Why do you think Zen masters are so brutal and first of all make sure to attack the ego of a new apprentice? Because they’re sadic? No.
Mental resilience comes first, spiritual development second.
But since I don’t belong to a thousand-years-old institution like a Buddhist temple, people think I’m an easy target for their “Karen-ness”… Regardless of the fact I’m practising the very same technique you’ll find in ANY religion.
I used to tell a lot of cool stories about my spirit guides and allies, what kind of work I’ve been doing and what I learned, what they probably taught me via dreams, techniques in energy handling, etc. These old posts of mine had the “wow” factor. They attracted a lot of curious readers. But the problem I couldn’t see at the time, and now I see, is that when I told these stories in public, every kind of person could see them. I didn’t yet understand the value of gatekeeping.

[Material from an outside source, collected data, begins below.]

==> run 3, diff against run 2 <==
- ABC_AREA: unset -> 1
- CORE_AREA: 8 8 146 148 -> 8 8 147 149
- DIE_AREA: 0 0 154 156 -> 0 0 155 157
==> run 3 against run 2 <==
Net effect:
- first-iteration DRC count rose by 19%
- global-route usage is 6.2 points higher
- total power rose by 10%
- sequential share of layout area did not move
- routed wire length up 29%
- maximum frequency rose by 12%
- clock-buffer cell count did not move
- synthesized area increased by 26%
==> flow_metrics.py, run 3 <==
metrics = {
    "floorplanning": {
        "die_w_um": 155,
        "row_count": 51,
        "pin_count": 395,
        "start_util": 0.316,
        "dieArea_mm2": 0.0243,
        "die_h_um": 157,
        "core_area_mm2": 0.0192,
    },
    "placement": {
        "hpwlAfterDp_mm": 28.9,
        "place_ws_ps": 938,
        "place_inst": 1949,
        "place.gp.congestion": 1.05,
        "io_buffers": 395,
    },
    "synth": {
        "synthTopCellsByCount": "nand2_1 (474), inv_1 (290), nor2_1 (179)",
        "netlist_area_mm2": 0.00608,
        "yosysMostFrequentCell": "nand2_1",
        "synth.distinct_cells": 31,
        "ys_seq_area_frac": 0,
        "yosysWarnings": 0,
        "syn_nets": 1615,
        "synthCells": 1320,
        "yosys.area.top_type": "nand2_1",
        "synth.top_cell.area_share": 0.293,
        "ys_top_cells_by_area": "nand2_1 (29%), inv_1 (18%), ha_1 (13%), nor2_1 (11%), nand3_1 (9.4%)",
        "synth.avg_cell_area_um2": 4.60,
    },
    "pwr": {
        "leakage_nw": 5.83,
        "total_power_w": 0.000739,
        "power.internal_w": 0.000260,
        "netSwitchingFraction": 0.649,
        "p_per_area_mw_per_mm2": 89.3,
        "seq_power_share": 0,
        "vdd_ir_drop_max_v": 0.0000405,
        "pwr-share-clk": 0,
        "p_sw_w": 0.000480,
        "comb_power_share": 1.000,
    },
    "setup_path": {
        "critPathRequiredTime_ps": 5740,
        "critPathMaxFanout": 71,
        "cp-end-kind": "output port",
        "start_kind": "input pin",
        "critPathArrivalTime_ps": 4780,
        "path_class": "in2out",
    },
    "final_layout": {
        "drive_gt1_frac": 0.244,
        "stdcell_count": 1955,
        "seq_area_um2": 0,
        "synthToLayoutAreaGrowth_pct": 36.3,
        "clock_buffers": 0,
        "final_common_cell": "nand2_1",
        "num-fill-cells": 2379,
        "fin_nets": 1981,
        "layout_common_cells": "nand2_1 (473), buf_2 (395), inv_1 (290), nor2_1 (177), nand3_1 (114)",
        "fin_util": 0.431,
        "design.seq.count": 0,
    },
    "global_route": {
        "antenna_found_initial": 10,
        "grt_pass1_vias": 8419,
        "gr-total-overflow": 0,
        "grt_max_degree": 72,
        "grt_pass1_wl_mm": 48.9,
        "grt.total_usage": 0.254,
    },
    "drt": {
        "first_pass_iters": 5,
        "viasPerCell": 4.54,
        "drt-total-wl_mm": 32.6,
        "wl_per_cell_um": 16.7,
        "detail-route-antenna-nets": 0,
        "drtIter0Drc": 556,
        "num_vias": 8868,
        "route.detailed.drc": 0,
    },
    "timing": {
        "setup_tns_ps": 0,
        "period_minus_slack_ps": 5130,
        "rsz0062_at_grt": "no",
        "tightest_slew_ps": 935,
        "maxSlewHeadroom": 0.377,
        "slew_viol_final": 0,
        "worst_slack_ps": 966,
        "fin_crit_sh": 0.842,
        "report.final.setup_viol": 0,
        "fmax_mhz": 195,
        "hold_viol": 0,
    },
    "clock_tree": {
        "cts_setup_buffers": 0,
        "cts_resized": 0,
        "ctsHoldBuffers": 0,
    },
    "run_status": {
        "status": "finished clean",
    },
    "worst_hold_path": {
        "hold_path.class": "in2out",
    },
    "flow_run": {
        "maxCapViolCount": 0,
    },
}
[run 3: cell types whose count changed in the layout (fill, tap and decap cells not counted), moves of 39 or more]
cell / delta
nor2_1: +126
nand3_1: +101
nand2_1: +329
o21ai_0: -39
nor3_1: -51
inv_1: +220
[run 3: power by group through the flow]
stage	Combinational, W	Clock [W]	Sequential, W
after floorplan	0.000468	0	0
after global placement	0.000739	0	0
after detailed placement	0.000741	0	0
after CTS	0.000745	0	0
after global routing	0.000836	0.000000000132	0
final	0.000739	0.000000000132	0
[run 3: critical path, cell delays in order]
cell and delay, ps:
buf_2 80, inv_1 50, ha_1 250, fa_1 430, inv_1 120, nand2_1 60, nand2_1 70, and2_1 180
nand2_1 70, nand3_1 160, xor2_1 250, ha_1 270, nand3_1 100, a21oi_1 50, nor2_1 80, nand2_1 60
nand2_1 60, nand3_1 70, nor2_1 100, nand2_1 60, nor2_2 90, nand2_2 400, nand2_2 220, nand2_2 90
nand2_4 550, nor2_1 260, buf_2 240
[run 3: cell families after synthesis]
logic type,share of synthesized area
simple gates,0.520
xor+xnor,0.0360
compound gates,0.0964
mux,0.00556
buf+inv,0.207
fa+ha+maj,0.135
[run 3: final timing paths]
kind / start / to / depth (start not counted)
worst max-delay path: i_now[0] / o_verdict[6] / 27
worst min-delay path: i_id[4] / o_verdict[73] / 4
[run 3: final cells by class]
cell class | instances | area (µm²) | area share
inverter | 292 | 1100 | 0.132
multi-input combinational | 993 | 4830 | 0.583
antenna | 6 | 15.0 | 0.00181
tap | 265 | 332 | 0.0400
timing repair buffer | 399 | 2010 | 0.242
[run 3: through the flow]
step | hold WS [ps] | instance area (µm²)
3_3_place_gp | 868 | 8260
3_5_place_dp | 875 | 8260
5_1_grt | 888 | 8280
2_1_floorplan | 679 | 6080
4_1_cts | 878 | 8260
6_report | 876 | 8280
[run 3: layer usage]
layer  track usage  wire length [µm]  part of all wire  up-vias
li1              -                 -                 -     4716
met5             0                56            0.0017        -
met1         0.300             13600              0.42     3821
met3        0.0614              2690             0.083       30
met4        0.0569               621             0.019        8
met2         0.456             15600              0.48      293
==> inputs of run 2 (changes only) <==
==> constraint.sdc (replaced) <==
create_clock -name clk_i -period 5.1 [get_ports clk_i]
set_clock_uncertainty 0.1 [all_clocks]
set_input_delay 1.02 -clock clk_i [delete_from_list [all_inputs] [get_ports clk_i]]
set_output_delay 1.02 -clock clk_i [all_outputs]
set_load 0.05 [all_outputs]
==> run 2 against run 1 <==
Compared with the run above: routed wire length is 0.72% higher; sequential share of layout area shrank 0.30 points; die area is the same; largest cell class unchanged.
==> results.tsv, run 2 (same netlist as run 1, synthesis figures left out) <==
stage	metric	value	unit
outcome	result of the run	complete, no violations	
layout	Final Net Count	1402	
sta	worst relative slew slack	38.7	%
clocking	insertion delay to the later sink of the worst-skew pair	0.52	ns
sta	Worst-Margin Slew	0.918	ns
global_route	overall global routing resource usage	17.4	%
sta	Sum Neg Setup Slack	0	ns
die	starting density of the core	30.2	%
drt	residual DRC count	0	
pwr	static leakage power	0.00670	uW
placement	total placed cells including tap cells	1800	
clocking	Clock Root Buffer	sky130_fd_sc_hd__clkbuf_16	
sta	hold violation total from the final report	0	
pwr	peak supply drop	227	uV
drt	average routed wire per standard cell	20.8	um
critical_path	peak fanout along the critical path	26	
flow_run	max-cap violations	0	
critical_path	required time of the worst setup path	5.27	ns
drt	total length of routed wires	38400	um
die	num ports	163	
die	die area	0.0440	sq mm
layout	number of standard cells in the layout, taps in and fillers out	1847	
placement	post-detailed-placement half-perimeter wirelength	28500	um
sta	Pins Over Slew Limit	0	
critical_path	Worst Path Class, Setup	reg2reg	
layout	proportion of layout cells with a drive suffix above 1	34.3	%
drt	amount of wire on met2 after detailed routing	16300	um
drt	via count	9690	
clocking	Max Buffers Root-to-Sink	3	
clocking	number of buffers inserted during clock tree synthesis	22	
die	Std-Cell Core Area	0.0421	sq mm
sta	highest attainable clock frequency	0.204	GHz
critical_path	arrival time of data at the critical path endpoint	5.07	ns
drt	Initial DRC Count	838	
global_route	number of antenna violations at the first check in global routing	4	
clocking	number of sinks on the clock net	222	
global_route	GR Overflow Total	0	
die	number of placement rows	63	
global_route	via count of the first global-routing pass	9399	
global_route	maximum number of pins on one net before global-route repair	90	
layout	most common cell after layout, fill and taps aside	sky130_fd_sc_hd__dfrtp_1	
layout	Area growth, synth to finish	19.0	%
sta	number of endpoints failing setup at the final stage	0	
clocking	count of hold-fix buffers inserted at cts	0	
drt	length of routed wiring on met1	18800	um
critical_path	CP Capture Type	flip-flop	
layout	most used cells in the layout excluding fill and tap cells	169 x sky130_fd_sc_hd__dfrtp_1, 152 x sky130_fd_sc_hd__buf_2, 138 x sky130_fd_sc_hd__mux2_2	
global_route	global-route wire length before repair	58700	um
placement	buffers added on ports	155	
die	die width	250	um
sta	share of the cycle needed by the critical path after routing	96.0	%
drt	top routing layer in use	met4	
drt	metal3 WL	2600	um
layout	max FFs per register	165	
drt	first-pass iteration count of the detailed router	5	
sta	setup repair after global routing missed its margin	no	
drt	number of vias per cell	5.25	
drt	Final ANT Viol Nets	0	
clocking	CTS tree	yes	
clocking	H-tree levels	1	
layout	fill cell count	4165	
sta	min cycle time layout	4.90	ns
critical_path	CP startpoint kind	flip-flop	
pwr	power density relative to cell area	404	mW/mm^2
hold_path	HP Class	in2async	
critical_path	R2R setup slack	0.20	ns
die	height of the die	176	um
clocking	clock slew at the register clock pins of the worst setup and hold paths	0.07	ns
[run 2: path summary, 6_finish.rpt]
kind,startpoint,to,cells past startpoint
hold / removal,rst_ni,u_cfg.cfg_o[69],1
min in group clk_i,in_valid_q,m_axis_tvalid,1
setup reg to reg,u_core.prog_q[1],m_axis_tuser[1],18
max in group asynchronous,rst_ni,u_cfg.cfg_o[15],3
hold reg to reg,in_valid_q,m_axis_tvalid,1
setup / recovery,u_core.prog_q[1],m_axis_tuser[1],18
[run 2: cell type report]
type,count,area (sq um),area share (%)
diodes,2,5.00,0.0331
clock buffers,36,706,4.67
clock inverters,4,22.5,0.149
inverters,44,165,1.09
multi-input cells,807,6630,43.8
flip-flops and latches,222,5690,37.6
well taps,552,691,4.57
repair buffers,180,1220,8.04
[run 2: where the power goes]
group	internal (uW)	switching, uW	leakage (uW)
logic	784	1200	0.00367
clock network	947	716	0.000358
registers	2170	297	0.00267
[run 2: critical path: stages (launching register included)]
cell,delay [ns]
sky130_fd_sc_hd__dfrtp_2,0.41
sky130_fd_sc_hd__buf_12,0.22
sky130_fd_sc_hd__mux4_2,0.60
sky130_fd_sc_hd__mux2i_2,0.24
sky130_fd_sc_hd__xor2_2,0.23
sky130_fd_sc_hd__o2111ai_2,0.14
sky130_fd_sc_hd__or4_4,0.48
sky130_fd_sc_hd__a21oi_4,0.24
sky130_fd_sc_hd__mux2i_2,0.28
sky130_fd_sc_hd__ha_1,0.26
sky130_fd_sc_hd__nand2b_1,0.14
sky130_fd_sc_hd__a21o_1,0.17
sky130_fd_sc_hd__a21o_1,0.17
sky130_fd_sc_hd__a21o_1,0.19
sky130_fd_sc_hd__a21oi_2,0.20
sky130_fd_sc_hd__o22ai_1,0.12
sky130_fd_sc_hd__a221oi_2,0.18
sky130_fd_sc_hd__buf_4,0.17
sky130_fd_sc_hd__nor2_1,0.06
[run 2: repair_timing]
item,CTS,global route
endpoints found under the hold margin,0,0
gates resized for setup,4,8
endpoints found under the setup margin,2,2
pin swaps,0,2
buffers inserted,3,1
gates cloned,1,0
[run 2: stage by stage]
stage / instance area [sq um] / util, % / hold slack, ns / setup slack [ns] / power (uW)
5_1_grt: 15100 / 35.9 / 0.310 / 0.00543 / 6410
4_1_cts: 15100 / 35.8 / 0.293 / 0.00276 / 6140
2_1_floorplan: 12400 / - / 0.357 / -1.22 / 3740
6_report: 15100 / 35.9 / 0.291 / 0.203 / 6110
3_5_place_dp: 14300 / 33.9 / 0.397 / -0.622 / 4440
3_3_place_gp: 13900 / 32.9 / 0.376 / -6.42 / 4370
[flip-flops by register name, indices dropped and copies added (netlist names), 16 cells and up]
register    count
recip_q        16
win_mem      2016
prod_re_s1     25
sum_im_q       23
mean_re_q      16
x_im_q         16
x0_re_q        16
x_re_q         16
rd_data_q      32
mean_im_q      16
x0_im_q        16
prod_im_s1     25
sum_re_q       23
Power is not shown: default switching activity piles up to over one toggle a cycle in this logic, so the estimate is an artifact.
`src/i2crtm_pkg.sv`:
```
// Shared types, codes and helper functions of the I2C register transaction master.
package i2crtm_pkg;

    // Action codes carried on the input tuser
    localparam logic [1:0] ACT_NONE  = 2'd0;
    localparam logic [1:0] ACT_WRITE = 2'd1;
    localparam logic [1:0] ACT_READ  = 2'd2;

    // Bus segment codes
    localparam logic [2:0] SEG_START     = 3'd0;
    localparam logic [2:0] SEG_WB_ADDR_W = 3'd1;
    localparam logic [2:0] SEG_WB_CMD    = 3'd2;
    localparam logic [2:0] SEG_WB_DATA   = 3'd3;
    localparam logic [2:0] SEG_WB_ADDR_R = 3'd4;
    localparam logic [2:0] SEG_RB_ACK    = 3'd5;
    localparam logic [2:0] SEG_RB_NACK   = 3'd6;
    localparam logic [2:0] SEG_STOP      = 3'd7;

    // Last plan position of each transaction kind
    localparam logic [2:0] WR_LAST_POS = 3'd4;
    localparam logic [2:0] RD_LAST_POS = 3'd7;

    // One input item
    typedef struct packed {
        logic [1:0] action;
        logic [6:0] dev_addr;
        logic [7:0] reg_cmd;
        logic [7:0] write_data;
        logic       sda_in;
    } item_t;

    // One result item
    typedef struct packed {
        logic        scl_level;
        logic        sda_pull_low;
        logic        busy_res;
        logic        done_res;
        logic        ack_ok;
        logic [15:0] read_data;
    } result_t;

    // Segment at a plan position
    function automatic logic [2:0] plan_seg(input logic rd, input logic [2:0] pos);
        logic [2:0] s;
        begin
            s = SEG_STOP;
            if (rd)
            begin
                case (pos)
                    3'd0:    s = SEG_START;
                    3'd1:    s = SEG_WB_ADDR_W;
                    3'd2:    s = SEG_WB_CMD;
                    3'd3:    s = SEG_START;
                    3'd4:    s = SEG_WB_ADDR_R;
                    3'd5:    s = SEG_RB_ACK;
                    3'd6:    s = SEG_RB_NACK;
                    default: s = SEG_STOP;
                endcase
            end
            else
            begin
                case (pos)
                    3'd0:    s = SEG_START;
                    3'd1:    s = SEG_WB_ADDR_W;
                    3'd2:    s = SEG_WB_CMD;
                    3'd3:    s = SEG_WB_DATA;
                    default: s = SEG_STOP;
                endcase
            end
            return s;
        end
    endfunction

    // Last phase offset inside a segment
    function automatic logic [4:0] seg_last_off(input logic [2:0] s);
        logic [4:0] r;
        begin
            case (s)
                SEG_START, SEG_STOP: r = 5'd3;
                SEG_RB_ACK:          r = 5'd19;
                SEG_RB_NACK:         r = 5'd18;
                default:             r = 5'd26;
            endcase
            return r;
        end
    endfunction

endpackage

```
`src/i2crtm_engine.sv`:
```
// Phase engine: transaction state and the per-tick pin phase logic.
module i2crtm_engine
    import i2crtm_pkg::*;
(
    input  logic    clk,
    input  logic    rst_n,
    input  logic    advance,
    input  item_t   item,
    output result_t res
);

    logic       busy_reg,     busy_next;
    logic [2:0] pos_reg,      pos_next;
    logic [4:0] off_reg,      off_next;
    logic [1:0] ph_reg,       ph_next;
    logic [2:0] bit_idx_reg,  bit_idx_next;
    logic [7:0] shift_reg,    shift_next;
    logic [6:0] addr_reg,     addr_next;
    logic [7:0] cmd_reg,      cmd_next;
    logic [7:0] wbyte_reg,    wbyte_next;
    logic       is_read_reg,  is_read_next;
    logic       ack_reg,      ack_next;
    logic [15:0] word_reg,    word_next;
    logic       scl_reg,      scl_next;
    logic       sda_reg,      sda_next;

    logic       start;
    logic       active;
    logic       done;
    logic [2:0] seg;
    logic [7:0] tx_byte;
    logic [7:0] shifted;
    logic [2:0] last_pos;

    assign start  = !busy_reg && (item.action == ACT_WRITE || item.action == ACT_READ);
    assign active = busy_reg || start;

    // Compute the phase of this tick and the next state
    always_comb
    begin
        busy_next    = busy_reg;
        pos_next     = pos_reg;
        off_next     = off_reg;
        ph_next      = ph_reg;
        bit_idx_next = bit_idx_reg;
        shift_next   = shift_reg;
        addr_next    = addr_reg;
        cmd_next     = cmd_reg;
        wbyte_next   = wbyte_reg;
        is_read_next = is_read_reg;
        ack_next     = ack_reg;
        word_next    = word_reg;
        scl_next     = scl_reg;
        sda_next     = sda_reg;
        done         = 1'b0;
        seg          = SEG_STOP;
        tx_byte      = 8'h00;
        shifted      = {shift_reg[6:0], item.sda_in};
        last_pos     = WR_LAST_POS;

        // Latch the transaction on the accepting tick
        if (start)
        begin
            busy_next    = 1'b1;
            pos_next     = 3'd0;
            off_next     = 5'd0;
            ph_next      = 2'd0;
            bit_idx_next = 3'd0;
            shift_next   = 8'h00;
            addr_next    = item.dev_addr;
            cmd_next     = item.reg_cmd;
            wbyte_next   = item.write_data;
            is_read_next = (item.action == ACT_READ);
            ack_next     = 1'b1;
            word_next    = 16'hFFFF;
            shifted      = {7'd0, item.sda_in};
        end

        if (active)
        begin
            seg      = plan_seg(is_read_next, pos_next);
            last_pos = is_read_next ? RD_LAST_POS : WR_LAST_POS;

            case (seg)
                SEG_WB_ADDR_W: tx_byte = {addr_next, 1'b0};
                SEG_WB_CMD:    tx_byte = cmd_next;
                SEG_WB_DATA:   tx_byte = wbyte_next;
                default:       tx_byte = {addr_next, 1'b1};
            endcase

            case (seg)
                SEG_START:
                begin
                    case (off_next[1:0])
                        2'd0:    scl_next = 1'b1;
                        2'd1:    sda_next = 1'b1;
                        2'd2:    scl_next = 1'b0;
                        default: sda_next = 1'b0;
                    endcase
                end
                SEG_STOP:
                begin
                    case (off_next[1:0])
                        2'd0:    scl_next = 1'b0;
                        2'd1:    sda_next = 1'b1;
                        2'd2:    scl_next = 1'b1;
                        default: sda_next = 1'b0;
                    endcase
                end
                SEG_RB_ACK, SEG_RB_NACK:
                begin
                    if (off_next < 5'd16)
                    begin
                        if (!off_next[0])
                        begin
                            scl_next = 1'b1;
                        end
                        else
                        begin
                            // Sample SDA as SCL falls
                            shift_next = shifted;
                            scl_next   = 1'b0;
                            if (off_next == 5'd15)
                            begin
                                if (seg == SEG_RB_ACK)
                                    word_next = {8'h00, shifted};
                                else
                                    word_next = word_next | {shifted, 8'h00};
                                shift_next = 8'h00;
                            end
                        end
                    end
                    else if (seg == SEG_RB_ACK)
                    begin
                        case (off_next[1:0])
                            2'd0:    sda_next = 1'b1;
                            2'd1:    scl_next = 1'b1;
                            2'd2:    scl_next = 1'b0;
                            default: sda_next = 1'b0;
                        endcase
                    end
                    else
                    begin
                        case (off_next[1:0])
                            2'd0:    scl_next = 1'b1;
                            2'd1:    scl_next = 1'b0;
                            default: sda_next = 1'b0;
                        endcase
                    end
                end
                default:
                begin
                    if (off_next < 5'd24)
                    begin
                        // Three phases per data bit, MSB first
                        case (ph_next)
                            2'd0:    sda_next = ~tx_byte[~bit_idx_next];
                            2'd1:    scl_next = 1'b1;
                            default: scl_next = 1'b0;
                        endcase
                        if (ph_next == 2'd2)
                        begin
                            ph_next      = 2'd0;
                            bit_idx_next = bit_idx_next + 3'd1;
                        end
                        else
                        begin
                            ph_next = ph_next + 2'd1;
                        end
                    end
                    else if (off_next == 5'd24)
                    begin
                        sda_next = 1'b0;
                    end
                    else if (off_next == 5'd25)
                    begin
                        scl_next = 1'b1;
                    end
                    else
                    begin
                        // Acknowledge sample; low SDA means ACK
                        if (is_read_next)
                            ack_next = ack_next & ~item.sda_in;
                        else if (seg == SEG_WB_DATA)
                            ack_next = ~item.sda_in;
                        scl_next = 1'b0;
                    end
                end
            endcase

            // Advance through the plan
            if (off_next == seg_last_off(seg))
            begin
                off_next = 5'd0;
                if (pos_next == last_pos)
                begin
                    done      = 1'b1;
                    busy_next = 1'b0;
                    pos_next  = 3'd0;
                end
                else
                begin
                    pos_next = pos_next + 3'd1;
                end
            end
            else
            begin
                off_next = off_next + 5'd1;
            end
        end
    end

    // Result of this tick
    always_comb
    begin
        res.scl_level    = scl_next;
        res.sda_pull_low = sda_next;
        res.busy_res     = active;
        res.done_res     = done;
        res.ack_ok       = done & ack_next;
        res.read_data    = done ? word_next : 16'h0000;
    end

    // Hold state between accepted ticks
    always_ff @(posedge clk or negedge rst_n)
    begin
        if (!rst_n)
        begin
            busy_reg    <= 1'b0;
            pos_reg     <= 3'd0;
            off_reg     <= 5'd0;
            ph_reg      <= 2'd0;
            bit_idx_reg <= 3'd0;
            shift_reg   <= 8'h00;
            addr_reg    <= 7'd0;
            cmd_reg     <= 8'h00;
            wbyte_reg   <= 8'h00;
            is_read_reg <= 1'b0;
            ack_reg     <= 1'b1;
            word_reg    <= 16'hFFFF;
            scl_reg     <= 1'b1;
            sda_reg     <= 1'b0;
        end
        else if (advance)
        begin
            busy_reg    <= busy_next;
            pos_reg     <= pos_next;
            off_reg     <= off_next;
            ph_reg      <= ph_next;
            bit_idx_reg <= bit_idx_next;
            shift_reg   <= shift_next;
            addr_reg    <= addr_next;
            cmd_reg     <= cmd_next;
            wbyte_reg   <= wbyte_next;
            is_read_reg <= is_read_next;
            ack_reg     <= ack_next;
            word_reg    <= word_next;
            scl_reg     <= scl_next;
            sda_reg     <= sda_next;
        end
    end

`ifndef SYNTHESIS
    // Offset stays inside the longest segment
    a_off_range: assert property (@(posedge clk) disable iff (!rst_n)
        off_reg <= 5'd26)
        else $error("segment offset out of range");

    // Idle engine rests at the plan origin
    a_idle_origin: assert property (@(posedge clk) disable iff (!rst_n)
        !busy_reg |-> (pos_reg == 3'd0 && off_reg == 5'd0 && ph_reg == 2'd0))
        else $error("idle engine not at plan origin");

    // Bit phase counter never reaches three
    a_ph_range: assert property (@(posedge clk) disable iff (!rst_n)
        ph_reg != 2'd3)
        else $error("bit phase counter out of range");
`endif

endmodule

```
`src/i2c_register_transaction_master_core.sv`:
```
// Top level of the tick-driven I2C register transaction master.
// Usage:
//   Each transfer on the s_axis channel is one bus phase tick. While the
//   master is idle, tuser selects a register byte write or a register word
//   read; the accepting tick already performs the first pin phase. A write
//   runs 89 ticks, a read 132 ticks; action codes seen while busy are ignored.
//   Every input transfer yields exactly one m_axis transfer with the SCL
//   level, the SDA pull-low, busy, acknowledge flag and read word; tlast
//   marks the tick that ends a transaction, where ack and read word are valid.
//   An input transfer reaches result valid through one input register and
//   one result register around the phase engine.
//   Throughput is one tick per cycle while the output is not stalled; the
//   engine state updates on every accepted tick, so ticks may arrive back to back.
//   When m_axis_tready is low the result register holds, the input register
//   takes one more tick, and s_axis_tready then drops until the result moves.
//   Reset leaves the master idle with SCL high and SDA released.
module i2c_register_transaction_master_core
    import i2crtm_pkg::*;
(
    input  logic        clk,
    input  logic        rst_n,
    input  logic        s_axis_tvalid,
    output logic        s_axis_tready,
    input  logic [23:0] s_axis_tdata,   // dev_addr[6:0], reg_cmd[14:7], write_data[22:15], sda_in[23]
    input  logic [1:0]  s_axis_tuser,   // action[1:0]
    output logic        m_axis_tvalid,
    input  logic        m_axis_tready,
    output logic [23:0] m_axis_tdata,   // scl_level[0], sda_pull_low[1], busy_res[2], ack_ok[3],
                                        // read_data[19:4], zero[23:20]
    output logic        m_axis_tlast    // done_res
);

    logic    in_valid_reg;
    item_t   in_item_reg;
    logic    out_valid_reg;
    result_t out_res_reg;
    result_t eng_res;
    logic    advance;

    assign advance       = in_valid_reg && (!out_valid_reg || m_axis_tready);
    assign s_axis_tready = !in_valid_reg || advance;

    // Input register
    always_ff @(posedge clk or negedge rst_n)
    begin
        if (!rst_n)
        begin
            in_valid_reg <= 1'b0;
        end
        else if (s_axis_tready)
        begin
            in_valid_reg <= s_axis_tvalid;
        end
    end

    always_ff @(posedge clk)
    begin
        if (s_axis_tready && s_axis_tvalid)
        begin
            in_item_reg.action     <= s_axis_tuser;
            in_item_reg.dev_addr   <= s_axis_tdata[6:0];
            in_item_reg.reg_cmd    <= s_axis_tdata[14:7];
            in_item_reg.write_data <= s_axis_tdata[22:15];
            in_item_reg.sda_in     <= s_axis_tdata[23];
        end
    end

    i2crtm_engine u_engine (
        .clk     (clk),
        .rst_n   (rst_n),
        .advance (advance),
        .item    (in_item_reg),
        .res     (eng_res)
    );

    // Result register
    always_ff @(posedge clk or negedge rst_n)
    begin
        if (!rst_n)
        begin
            out_valid_reg <= 1'b0;
        end
        else if (advance)
        begin
            out_valid_reg <= 1'b1;
        end
        else if (m_axis_tready)
        begin
            out_valid_reg <= 1'b0;
        end
    end

    always_ff @(posedge clk)
    begin
        if (advance)
        begin
            out_res_reg <= eng_res;
        end
    end

    assign m_axis_tvalid = out_valid_reg;
    assign m_axis_tlast  = out_res_reg.done_res;
    assign m_axis_tdata  = {4'h0, out_res_reg.read_data, out_res_reg.ack_ok,
                            out_res_reg.busy_res, out_res_reg.sda_pull_low,
                            out_res_reg.scl_level};

`ifndef SYNTHESIS
    // A done tick is always a busy tick
    a_done_busy: assert property (@(posedge clk) disable iff (!rst_n)
        (out_valid_reg && out_res_reg.done_res) |-> out_res_reg.busy_res)
        else $error("done without busy");

    // Ack and read word are zero away from done
    a_fields_zero: assert property (@(posedge clk) disable iff (!rst_n)
        (out_valid_reg && !out_res_reg.done_res) |->
        (!out_res_reg.ack_ok && out_res_reg.read_data == 16'h0000))
        else $error("result fields set without done");

    // A buffered tick is never dropped while the output stalls
    a_in_hold: assert property (@(posedge clk) disable iff (!rst_n)
        (in_valid_reg && !advance) |=> in_valid_reg)
        else $error("buffered tick lost");
`endif

endmodule
```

When you dazzle the audience with a ghost story, this should be a red flag. Starry-eyed individuals tend to be the most naive and “green” in this area of knowledge. Newbies will overestimate their foundations and references to understand what is being presented to them. If I tell a traditional shaman “a Pictish prince taught me a lesson about influence during a dream”, the shaman will assume 1) I already work with this spirit which is why I know his identity, 2) therefore I’ve been making regular offerings a very specific way, 3) therefore I am well past the stage of trying and testing correspondences and signs that let me know the specific spirit is indeed around.
On the other hand, if I tell the same story to a curious newbie, their first reaction will be to bypass all of the steps I outlined above and go straight to assuming “I, too, can have this same thing” [without any of the effort or time or repetition I put into it but isn’t in the story because if I included it, the blog post would become a book, and it’s kind of a pre-requisite that should be implied anyway, and…] — you get the gist. I have dealt with countless curious newbies who were constantly asking me things like “I saw a leaf today, does that mean a spirit?”; “I felt something on my feet, is that spiritual?”, etc.
The answer to that is gatekeeping. I started only sharing the truly “exciting” information with people who won’t be excited by it beyond the necessary, if you know what I mean.
It’s a bit of a double-edged sword, since a lot of people probably think I’m just posing as a spirit worker here, or I’m a mental health professional in disguise, since all I talk about is mental health, and there are only nuggets of spiritual information you need to dig for in my posts. Well, Karen, that’s intentional, ya know. I learned that with Buddhist monks — what they share in public is just plain mindfulness; in order to access the deeper stuff you must take a vow and join them.
But if I tell you that straight to your face, Karen, you’ll take offense at the fact I “assume” you “don’t know enough”. Never mind that it’s a fact, not an assumption. But yeah, I get it. People have feelings.
Gatekeeping isn’t always tyrannical. Sometimes it’s necessary, for the simple fact that the Dunning-Kruger effect exists. Perhaps the scientists who study quantum physics would be better off keeping their secret strictly within Academic circles — not because of some world domination conspiracy, but simply because their sharing of discoveries with the wider public led to aberrations and gross distortions of it like the so-called “Law” of Attraction.
But regardless of my frustration with other people, I feel thankful. I’m thankful for the lessons I, myself, have learned. I am grateful for what life has taught me, and is yet to teach me.
If others choose to stay at the start line forever, that’s their problem.